*** Records for the exercise

`config.mk`:
```
export PLATFORM = sky130hd
export DESIGN_NAME = einstein_kbd_matrix_flat
export DESIGN_NICKNAME = d
export VERILOG_FILES = /design/src/rtl/einstein_kbd_pkg.sv /design/src/rtl/einstein_kbd_matrix_if.sv /design/src/rtl/einstein_kbd_map.sv /design/src/rtl/einstein_kbd_matrix.sv /design/src/flat_wrapper.sv
export SDC_FILE = /design/constraint.sdc
export NUM_CORES = 1
export LEC_CHECK = 0
export ABC_AREA = 0
export BUFFER_PORTS_ARGS = -buffer_cell sky130_fd_sc_hd__clkbuf_2
export CORE_AREA = 5 5 119 121
export CTS_CLUSTER_DIAMETER = 200
export DETAILED_ROUTE_END_ITERATION = 6
export DIE_AREA = 0 0 124 126
export PLACE_DENSITY = 0.65
export SLEW_MARGIN = 5
export SYNTH_ARGS = -nofsm -noshare
export SYNTH_HDL_FRONTEND = slang
export SYNTH_HIERARCHICAL = 1
export SYNTH_SLANG_ARGS = --single-unit
export TNS_END_PERCENT = 30
```
`constraint.sdc`:
```
create_clock -name clk_sys -period 7.21 [get_ports clk_sys]
set_input_delay 1.0815 -clock clk_sys [delete_from_list [all_inputs] [get_ports clk_sys]]
set_output_delay 1.0815 -clock clk_sys [all_outputs]
set_load 0.05 [all_outputs]
```
`src/rtl/einstein_kbd_pkg.sv`:
```
// Shared types and constants for the Einstein PS/2 keyboard matrix: receiver states,
// scan-code prefixes, modifier encodings and the map-entry layout.
package einstein_kbd_pkg;

  localparam int DEF_FILTER_LEN     = 8;
  localparam int DEF_TIMEOUT_CYCLES = 64000;

  localparam logic [7:0] PFX_EXT   = 8'hE0;
  localparam logic [7:0] PFX_BRK   = 8'hF0;
  localparam logic [7:0] PFX_PAUSE = 8'hE1;
  localparam logic [2:0] PAUSE_SKIP = 3'd7;

  typedef enum logic [1:0] {
    RX_IDLE,
    RX_DATA,
    RX_PARITY,
    RX_STOP
  } rx_state_t;

  typedef enum logic [1:0] {
    MOD_NONE,
    MOD_SHIFT,
    MOD_CTRL,
    MOD_GRAPH
  } mod_t;

  typedef struct packed {
    logic       valid;
    mod_t       mod;
    logic [2:0] row;
    logic [2:0] col;
  } map_entry_t;

  function automatic map_entry_t mk_key(input logic [2:0] r, input logic [2:0] c);
    return '{valid: 1'b1, mod: MOD_NONE, row: r, col: c};
  endfunction

  // For SHIFT the col field tells the left (0) and right (1) keys apart.
  function automatic map_entry_t mk_mod(input mod_t m, input logic [2:0] c);
    return '{valid: 1'b1, mod: m, row: 3'd0, col: c};
  endfunction

endpackage

```
`src/rtl/einstein_kbd_matrix_if.sv`:
```
// Machine-side keyboard nets: row strobe from PSG port A, column and modifier
// returns to port B, all active low.
interface einstein_kbd_matrix_if;
  logic [7:0] kb_row;
  logic [7:0] kb_col;
  logic       kb_shift;
  logic       kb_ctrl;
  logic       kb_graph;

  modport master (input kb_row, output kb_col, kb_shift, kb_ctrl, kb_graph);
  modport slave  (output kb_row, input kb_col, kb_shift, kb_ctrl, kb_graph);
endinterface

```
`src/rtl/einstein_kbd_map.sv`:
```
// Combinational scan-code lookup: {ext, code} -> {valid, mod, row, col}.
// Unlisted codes return an all-zero (invalid) entry.
module einstein_kbd_map
  import einstein_kbd_pkg::*;
(
  input  logic       ext,
  input  logic [7:0] code,
  output map_entry_t ent
);

  always_comb begin
    ent = '0;
    case ({ext, code})
      9'h016: ent = mk_key(3'd0, 3'd0);
      9'h01E: ent = mk_key(3'd0, 3'd1);
      9'h026: ent = mk_key(3'd0, 3'd2);
      9'h025: ent = mk_key(3'd0, 3'd3);
      9'h02E: ent = mk_key(3'd0, 3'd4);
      9'h036: ent = mk_key(3'd0, 3'd5);
      9'h05A, 9'h15A: ent = mk_key(3'd0, 3'd6);
      9'h066: ent = mk_key(3'd0, 3'd7);
      9'h015: ent = mk_key(3'd1, 3'd0);
      9'h01D: ent = mk_key(3'd1, 3'd1);
      9'h024: ent = mk_key(3'd1, 3'd2);
      9'h02D: ent = mk_key(3'd1, 3'd3);
      9'h02C: ent = mk_key(3'd1, 3'd4);
      9'h035: ent = mk_key(3'd1, 3'd5);
      9'h03C: ent = mk_key(3'd1, 3'd6);
      9'h043: ent = mk_key(3'd1, 3'd7);
      9'h00D: ent = mk_key(3'd2, 3'd0);
      9'h01C: ent = mk_key(3'd2, 3'd1);
      9'h01B: ent = mk_key(3'd2, 3'd2);
      9'h023: ent = mk_key(3'd2, 3'd3);
      9'h02B: ent = mk_key(3'd2, 3'd4);
      9'h034: ent = mk_key(3'd2, 3'd5);
      9'h033: ent = mk_key(3'd2, 3'd6);
      9'h03B: ent = mk_key(3'd2, 3'd7);
      9'h01A: ent = mk_key(3'd3, 3'd0);
      9'h022: ent = mk_key(3'd3, 3'd1);
      9'h021: ent = mk_key(3'd3, 3'd2);
      9'h02A: ent = mk_key(3'd3, 3'd3);
      9'h032: ent = mk_key(3'd3, 3'd4);
      9'h031: ent = mk_key(3'd3, 3'd5);
      9'h03A: ent = mk_key(3'd3, 3'd6);
      9'h029: ent = mk_key(3'd3, 3'd7);
      9'h175: ent = mk_key(3'd4, 3'd0);
      9'h172: ent = mk_key(3'd4, 3'd1);
      9'h16B: ent = mk_key(3'd4, 3'd2);
      9'h174: ent = mk_key(3'd4, 3'd3);
      9'h012: ent = mk_mod(MOD_SHIFT, 3'd0);
      9'h059: ent = mk_mod(MOD_SHIFT, 3'd1);
      9'h014, 9'h114: ent = mk_mod(MOD_CTRL, 3'd0);
      9'h011, 9'h111: ent = mk_mod(MOD_GRAPH, 3'd0);
      default: ent = '0;
    endcase
  end

endmodule

```
`src/rtl/einstein_kbd_matrix.sv`:
```
// PS/2 receiver + make/break decoder driving the Einstein 8x8 key matrix; kb_col follows
// kb_row one cycle later. Optional frame timeout via `define KBD_RX_TIMEOUT_EN.
module einstein_kbd_matrix
  import einstein_kbd_pkg::*;
#(
  parameter int FILTER_LEN = DEF_FILTER_LEN
`ifdef KBD_RX_TIMEOUT_EN
  , parameter int TIMEOUT_CYCLES = DEF_TIMEOUT_CYCLES
`endif
) (
  input  logic                         clk_sys,
  input  logic                         reset,
  input  logic                         ps2_clk,
  input  logic                         ps2_data,
  einstein_kbd_matrix_if.master        kbd,
  output logic                         rx_err
);

  localparam int               FLT_W    = $clog2(FILTER_LEN + 1);
  localparam logic [FLT_W-1:0] FLT_LAST = FLT_W'(FILTER_LEN - 1);

  logic [1:0]       clk_sync, dat_sync;
  logic             filt_clk;
  logic [FLT_W-1:0] flt_cnt;
  logic             fall, rx_bit, parity_ok, rx_timeout;
  rx_state_t        state, state_nxt;
  logic [2:0]       bit_cnt;
  logic [7:0]       rx_shift;
  logic             shift_en, byte_vld, frame_err;
  map_entry_t       ent;

  logic [7:0][7:0]  key, key_nxt;
  logic             shift_l, shift_r, ctrl_on, graph_on, ext, brk;
  logic             shl_nxt, shr_nxt, ctrl_nxt, graph_nxt, ext_nxt, brk_nxt;
  logic [2:0]       skip, skip_nxt;
  logic [7:0]       col_q, col_nxt;

  // Idle PS/2 lines are high, so the conditioning chain resets to 1.
  always_ff @(posedge clk_sys or posedge reset) begin
    if (reset) begin
      clk_sync <= 2'b11;
      dat_sync <= 2'b11;
      filt_clk <= 1'b1;
      flt_cnt  <= '0;
    end else begin
      clk_sync <= {clk_sync[0], ps2_clk};
      dat_sync <= {dat_sync[0], ps2_data};
      if (clk_sync[1] == filt_clk) begin
        flt_cnt <= '0;
      end else if (flt_cnt == FLT_LAST) begin
        filt_clk <= clk_sync[1];
        flt_cnt  <= '0;
      end else begin
        flt_cnt <= flt_cnt + 1'b1;
      end
    end
  end

  assign fall      = filt_clk & ~clk_sync[1] & (flt_cnt == FLT_LAST);
  assign rx_bit    = dat_sync[1];
  assign parity_ok = ^{rx_bit, rx_shift};

`ifdef KBD_RX_TIMEOUT_EN
  localparam int              TO_W    = $clog2(TIMEOUT_CYCLES + 1);
  localparam logic [TO_W-1:0] TO_LAST = TO_W'(TIMEOUT_CYCLES - 1);
  logic [TO_W-1:0] to_cnt;

  always_ff @(posedge clk_sys or posedge reset) begin
    if (reset)                          to_cnt <= '0;
    else if (state == RX_IDLE || fall)  to_cnt <= '0;
    else                                to_cnt <= to_cnt + 1'b1;
  end
  assign rx_timeout = (state != RX_IDLE) && (to_cnt == TO_LAST);
`else
  assign rx_timeout = 1'b0;
`endif

  always_ff @(posedge clk_sys or posedge reset) begin
    if (reset) state <= RX_IDLE;
    else       state <= state_nxt;
  end

  always_comb begin
    state_nxt = state;
    if (fall) begin
      case (state)
        RX_IDLE:   if (!rx_bit) state_nxt = RX_DATA;
        RX_DATA:   if (bit_cnt == 3'd7) state_nxt = RX_PARITY;
        RX_PARITY: state_nxt = parity_ok ? RX_STOP : RX_IDLE;
        RX_STOP:   state_nxt = RX_IDLE;
      endcase
    end
    if (rx_timeout) state_nxt = RX_IDLE;
  end

  always_comb begin
    shift_en  = fall && (state == RX_DATA);
    byte_vld  = fall && (state == RX_STOP) && rx_bit;
    frame_err = (fall && (((state == RX_PARITY) && !parity_ok) ||
                          ((state == RX_STOP) && !rx_bit))) || rx_timeout;
  end

  always_ff @(posedge clk_sys or posedge reset) begin
    if (reset) begin
      bit_cnt  <= '0;
      rx_shift <= '0;
      rx_err   <= 1'b0;
    end else begin
      rx_err <= frame_err;
      if (fall && state == RX_IDLE) bit_cnt <= '0;
      else if (shift_en)            bit_cnt <= bit_cnt + 3'd1;
      if (shift_en) rx_shift <= {rx_bit, rx_shift[7:1]};
    end
  end

  einstein_kbd_map u_map (
    .ext  (ext),
    .code (rx_shift),
    .ent  (ent)
  );

  always_comb begin
    key_nxt   = key;
    shl_nxt   = shift_l;
    shr_nxt   = shift_r;
    ctrl_nxt  = ctrl_on;
    graph_nxt = graph_on;
    ext_nxt   = ext;
    brk_nxt   = brk;
    skip_nxt  = skip;
    if (byte_vld) begin
      if (skip != 3'd0)                skip_nxt = skip - 3'd1;
      else if (rx_shift == PFX_PAUSE)  skip_nxt = PAUSE_SKIP;
      else if (rx_shift == PFX_EXT)    ext_nxt  = 1'b1;
      else if (rx_shift == PFX_BRK)    brk_nxt  = 1'b1;
      else begin
        ext_nxt = 1'b0;
        brk_nxt = 1'b0;
        if (ent.valid) begin
          case (ent.mod)
            MOD_NONE:  key_nxt[ent.row][ent.col] = ~brk;
            MOD_SHIFT: if (ent.col[0]) shr_nxt = ~brk; else shl_nxt = ~brk;
            MOD_CTRL:  ctrl_nxt  = ~brk;
            MOD_GRAPH: graph_nxt = ~brk;
          endcase
        end
      end
    end
    if (rx_timeout) begin
      ext_nxt  = 1'b0;
      brk_nxt  = 1'b0;
      skip_nxt = 3'd0;
    end
  end

  // Column scan uses the next-state matrix so a same-cycle key update and row change both show.
  always_comb begin
    col_nxt = 8'hFF;
    for (int c = 0; c < 8; c++)
      for (int r = 0; r < 8; r++)
        if (!kbd.kb_row[r] && key_nxt[r][c]) col_nxt[c] = 1'b0;
  end

  always_ff @(posedge clk_sys or posedge reset) begin
    if (reset) begin
      key      <= '0;
      shift_l  <= 1'b0;
      shift_r  <= 1'b0;
      ctrl_on  <= 1'b0;
      graph_on <= 1'b0;
      ext      <= 1'b0;
      brk      <= 1'b0;
      skip     <= 3'd0;
      col_q    <= 8'hFF;
    end else begin
      key      <= key_nxt;
      shift_l  <= shl_nxt;
      shift_r  <= shr_nxt;
      ctrl_on  <= ctrl_nxt;
      graph_on <= graph_nxt;
      ext      <= ext_nxt;
      brk      <= brk_nxt;
      skip     <= skip_nxt;
      col_q    <= col_nxt;
    end
  end

  assign kbd.kb_col   = col_q;
  assign kbd.kb_shift = ~(shift_l | shift_r);
  assign kbd.kb_ctrl  = ~ctrl_on;
  assign kbd.kb_graph = ~graph_on;

endmodule

```
`src/flat_wrapper.sv`:
```
// flat-port wrapper written by rule: the top's interface ports become plain ports
module einstein_kbd_matrix_flat import einstein_kbd_pkg::*;
#(
  parameter int FILTER_LEN = DEF_FILTER_LEN

)
  (clk_sys, reset, ps2_clk, ps2_data, rx_err, kbd_kb_row, kbd_kb_col, kbd_kb_shift, kbd_kb_ctrl, kbd_kb_graph);
  einstein_kbd_matrix_if kbd_i ();
  input  logic clk_sys;
  input  logic reset;
  input  logic ps2_clk;
  input  logic ps2_data;
  output logic rx_err;
  input wire logic [$bits(kbd_i.kb_row)-1:0] kbd_kb_row;
  output wire logic [$bits(kbd_i.kb_col)-1:0] kbd_kb_col;
  output wire logic [$bits(kbd_i.kb_shift)-1:0] kbd_kb_shift;
  output wire logic [$bits(kbd_i.kb_ctrl)-1:0] kbd_kb_ctrl;
  output wire logic [$bits(kbd_i.kb_graph)-1:0] kbd_kb_graph;
  assign kbd_i.kb_row = kbd_kb_row;
  assign kbd_kb_col = kbd_i.kb_col;
  assign kbd_kb_shift = kbd_i.kb_shift;
  assign kbd_kb_ctrl = kbd_i.kb_ctrl;
  assign kbd_kb_graph = kbd_i.kb_graph;
  einstein_kbd_matrix #(.FILTER_LEN(FILTER_LEN)) u_core (.clk_sys(clk_sys), .reset(reset), .ps2_clk(ps2_clk), .ps2_data(ps2_data), .kbd(kbd_i), .rx_err(rx_err));
endmodule
```
==> reports/metrics.yaml <==
outcome: "finished clean"
grt_overflow: 0
setup_viol: 0
cp_slowest_cell: "dfrtp_1"
via_per_inst: 6.290
finalHoldViolCount: 0
path_delay_family: "simple AND/OR/NAND/NOR gates"
clk_latency_ns: 0.36
core.rowCount: 42
yosys.area.top_type_share: 0.3439
grt_pass1_wl_mm: 29.93
cp_max_fo: 30
area_growth_pct: 6.595
placedCellCount: 893
crit_start: "u_core/rx_shift[3]"
syn_nets: 757
vias: 5718
gp_routability_congestion: 0.9268
die_area_sq_mm: 0.01562
peakVddDrop_mv: 0.1696
fmax_mhz: 202.1
synth-main-ff-cell: "dfrtp_1"
wl_per_cell_microns: 20.27
synth_area_leaders: "dfrtp_1, mux2i_1, dfstp_2"
initial_core_util: 0.5101
fin_crit_ns: 4.949
period_share: 0.6863
clk_pin_slew_worst_paths_ns: 0.07
ant_nets: 0
numCtsBuffers: 9
p_leak_nw: 3.231
cts_hold_buf: 0
port_buffers: 23
die_y_microns: 126
arrival_ns: 5.17
netlist_area_sq_mm: 0.006621
startpoint_type: "flop"
ys_seq_area_frac: 0.3955
nets: 752
worstHoldStart: "u_core/clk_sync[0]"
slowest_delay_ns: 0.98
post_cts_buffers: 0
clockBufferDepth: 2
fin_worst_skew_ns: 0.01348
drt-total-wl_mm: 18.42
first_global_vias: 5583
synth_edf_count: 0
drtIter0Drc: 633
total_power_w: 0.001126
fin_cells: 909
die-width_microns: 124
ys_types: 75
synthTopCellsByCount: "dfrtp_1, nand2_1, o21ai_0, nand4_1, mux2i_1"
synth_top_area_cell: "dfrtp_1"
cts_resized: 0
synth_async_sr_flop_share: 1.000
cts_root_buffer: "clkbuf_16"
synth_cells: 733
ys_seq_elements: 104
maxCapViolations: 0
cts.sinks: 104
antenna_found_initial: 0
avgSynthCellArea_sq_um: 9.033
r2r_start: "u_core/rx_shift[3]"
tns_ns: 0
htree_levels: 3
drc_errors: 0
fillers: 1175
io_pins: 24
path_buf_inv: 1
rsz0062_at_grt: "false"
tightestPinTransition_ns: 1.106
cts_tree: "yes"
grt_usage: 0.2459
drive_gt1_frac: 0.1364
endpoint_kind: "flop"
core_sq_mm: 0.01298
path_class: "reg2reg"
grt_max_degree: 63
slew_viol_final: 0
p_per_area_mw_per_mm2: 159.5
drtPass1Iterations: 5
yosysWarnings: 6
cp_data_required_time_ns: 7.44
relSlewSlack: 0.2522
hp-class: "reg2reg"
antennaDiodeCount: 0
dp_hpwl_mm: 13.19
cp_cell_sequence: "nor3b_1 -> nand2_1 -> o21ai_0 -> a221oi_1 -> nand2_1 -> inv_1 -> and4_1 -> nand4_1 -> mux2i_1 -> nand4_1 -> nor4_1"
==> power by group <==
part / internal (W) / total [W] / switching (W)
clock network: 0.000249 / 0.000482 / 0.000233
logic: 0.0000134 / 0.0000451 / 0.0000318
registers: 0.000592 / 0.000599 / 0.00000654
==> stage by stage <==
stage               setup slack (ns)  utilization  cell area, sq um  hold WS [ns]
finish                         2.261       0.5438              7058        0.3510
global route                   1.985       0.5438              7058        0.3633
CTS                            2.518       0.5438              7058        0.3534
detailed placement             2.536       0.5213              6766        0.3495
global placement               2.519       0.5213              6766        0.3462
floorplan                      3.418            -              6621        0.3452
==> flip-flops by register name (all words and copies together) (netlist names), 2 cells and up <==
signal	count
u_core/rx_shift	8
u_core/state	2
u_core/flt_cnt	4
u_core/bit_cnt	3
u_core/clk_sync	2
u_core/skip	3
u_core/dat_sync	2
u_core/kbd.kb_col	8
u_core/key	64
==> worst paths after layout <==
path | end | slack, ns | depth (start not counted)
min | u_core/clk_sync[1] | 0.35 | 0
max reg2reg | u_core/kbd.kb_col[2] | 2.26 | 11
min in group asynchronous | u_core/key[16] | 0.75 | 2
min reg2reg | u_core/clk_sync[1] | 0.35 | 0
max | u_core/kbd.kb_col[2] | 2.26 | 11
max in group asynchronous | u_core/shift_l | 5.24 | 3
==> cells by family (layout without fill, tap and decap cells) <==
logic type               count (synthesis)  in the layout  synth area share
AND/OR/NAND/NOR                        343            343            0.2950
AO/OA/AOI/OAI                          124            124            0.1240
buffers and inverters                   81             81           0.05574
flip-flops                             104            104            0.3955
XOR/XNOR                                 9              9           0.01191
adder cells (fa/ha/maj)                 12             12           0.02268
multiplexers                            60             60           0.09524
==> metal layers <==
layer	vias to the layer above	GRT usage	share of wire
met1	2784	0.3552	0.46
met2	235	0.3649	0.45
met5	-	0	0
met3	31	0.05336	0.072
li1	2668	-	-
met4	0	0.08570	0.024
==> area by class of cell <==
| cell class | count | area, sq um | area share |
|---|---|---|---|
| clock buffer | 10 | 239.0 | 0.03386 |
| clock inverter | 6 | 52.55 | 0.007445 |
| inverter | 37 | 141.4 | 0.02003 |
| multi-input combinational | 548 | 3633 | 0.5148 |
| sequential | 104 | 2619 | 0.3710 |
| tap | 176 | 220.2 | 0.03120 |
| timing repair buffer | 28 | 152.6 | 0.02163 |
==> cell usage in the layout, fill, tap and decap left out, drive strengths merged, types with 4 or more instances in the layout <==
cell type / synthesis / routed
o31ai: 5 / 5
nand3b: 8 / 8
nor4b: 4 / 4
dfstp: 13 / 13
mux2i: 39 / 39
nand4b: 4 / 4
a22o: 4 / 4
o31a: 4 / 4
inv: 37 / 39
and4: 7 / 7
nand4: 46 / 46
o22ai: 5 / 5
nand3: 27 / 27
or2: 5 / 5
nor3b: 7 / 7
a21oi: 18 / 18
o2111ai: 8 / 8
ha: 12 / 12
and3: 7 / 7
nand2: 91 / 91
dfrtp: 91 / 91
o21ai: 49 / 49
nor3: 22 / 22
nor2b: 29 / 29
a31oi: 4 / 4
clkinv: 0 / 4
nand2b: 15 / 15
xnor2: 6 / 6
nor4: 10 / 10
mux2: 21 / 21
clkbuf: 15 / 33
buf: 29 / 5
o211ai: 4 / 4
nor2: 40 / 40
==> worst reg2reg max path, delay by kind of cell, from the launching register on <==
kind,cells,cell delay [ns]
and+or+nand+nor,7,2.60
AOI/OAI and AO/OA,2,0.59
DFF,1,0.98
muxes,1,0.38
buffers and inverters,1,0.26
No activity file was read; power rests on OpenSTA's default activity.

******

▶ **What is being asked**
Word for word, restate the lines of the data above that fall between the line holding "syn_nets: 757" and the line holding "numCtsBuffers: 9", inclusive, and no other lines.

▶ **Expected output**
syn_nets: 757
vias: 5718
gp_routability_congestion: 0.9268
die_area_sq_mm: 0.01562
peakVddDrop_mv: 0.1696
fmax_mhz: 202.1
synth-main-ff-cell: "dfrtp_1"
wl_per_cell_microns: 20.27
synth_area_leaders: "dfrtp_1, mux2i_1, dfstp_2"
initial_core_util: 0.5101
fin_crit_ns: 4.949
period_share: 0.6863
clk_pin_slew_worst_paths_ns: 0.07
ant_nets: 0
numCtsBuffers: 9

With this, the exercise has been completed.